→ TASK DIRECTIONS
Would you retype, word for word, the line with "<tr><td>Cells after Synth</td><td>6828</td></tr>" and every line after it through the end of the records below?
*** DATA SUPPLIED Section Begins ***
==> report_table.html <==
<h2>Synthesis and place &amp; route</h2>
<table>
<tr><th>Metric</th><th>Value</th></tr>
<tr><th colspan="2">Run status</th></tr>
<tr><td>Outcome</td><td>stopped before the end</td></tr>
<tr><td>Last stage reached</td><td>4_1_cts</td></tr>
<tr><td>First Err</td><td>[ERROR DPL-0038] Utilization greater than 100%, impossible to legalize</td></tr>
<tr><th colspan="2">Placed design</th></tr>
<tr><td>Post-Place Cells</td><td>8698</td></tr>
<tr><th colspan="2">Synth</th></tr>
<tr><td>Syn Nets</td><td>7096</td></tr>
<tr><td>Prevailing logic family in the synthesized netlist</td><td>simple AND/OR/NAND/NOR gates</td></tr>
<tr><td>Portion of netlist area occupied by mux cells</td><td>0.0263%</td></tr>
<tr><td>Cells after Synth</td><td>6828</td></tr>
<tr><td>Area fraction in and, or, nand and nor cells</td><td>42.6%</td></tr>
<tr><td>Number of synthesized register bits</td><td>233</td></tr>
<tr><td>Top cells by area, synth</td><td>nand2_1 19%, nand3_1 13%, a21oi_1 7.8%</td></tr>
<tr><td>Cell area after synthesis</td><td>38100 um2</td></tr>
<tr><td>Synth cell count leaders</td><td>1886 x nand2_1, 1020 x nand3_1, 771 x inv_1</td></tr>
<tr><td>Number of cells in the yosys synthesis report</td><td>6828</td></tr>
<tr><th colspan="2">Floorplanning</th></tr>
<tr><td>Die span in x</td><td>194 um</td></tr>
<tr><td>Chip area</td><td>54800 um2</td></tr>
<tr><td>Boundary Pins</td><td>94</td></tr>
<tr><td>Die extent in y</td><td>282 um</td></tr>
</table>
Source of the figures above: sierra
*** DATA SUPPLIED Section Ends ***
→ OUTPUT BELOW
<tr><td>Cells after Synth</td><td>6828</td></tr>
<tr><td>Area fraction in and, or, nand and nor cells</td><td>42.6%</td></tr>
<tr><td>Number of synthesized register bits</td><td>233</td></tr>
<tr><td>Top cells by area, synth</td><td>nand2_1 19%, nand3_1 13%, a21oi_1 7.8%</td></tr>
<tr><td>Cell area after synthesis</td><td>38100 um2</td></tr>
<tr><td>Synth cell count leaders</td><td>1886 x nand2_1, 1020 x nand3_1, 771 x inv_1</td></tr>
<tr><td>Number of cells in the yosys synthesis report</td><td>6828</td></tr>
<tr><th colspan="2">Floorplanning</th></tr>
<tr><td>Die span in x</td><td>194 um</td></tr>
<tr><td>Chip area</td><td>54800 um2</td></tr>
<tr><td>Boundary Pins</td><td>94</td></tr>
<tr><td>Die extent in y</td><td>282 um</td></tr>
</table>
Source of the figures above: sierra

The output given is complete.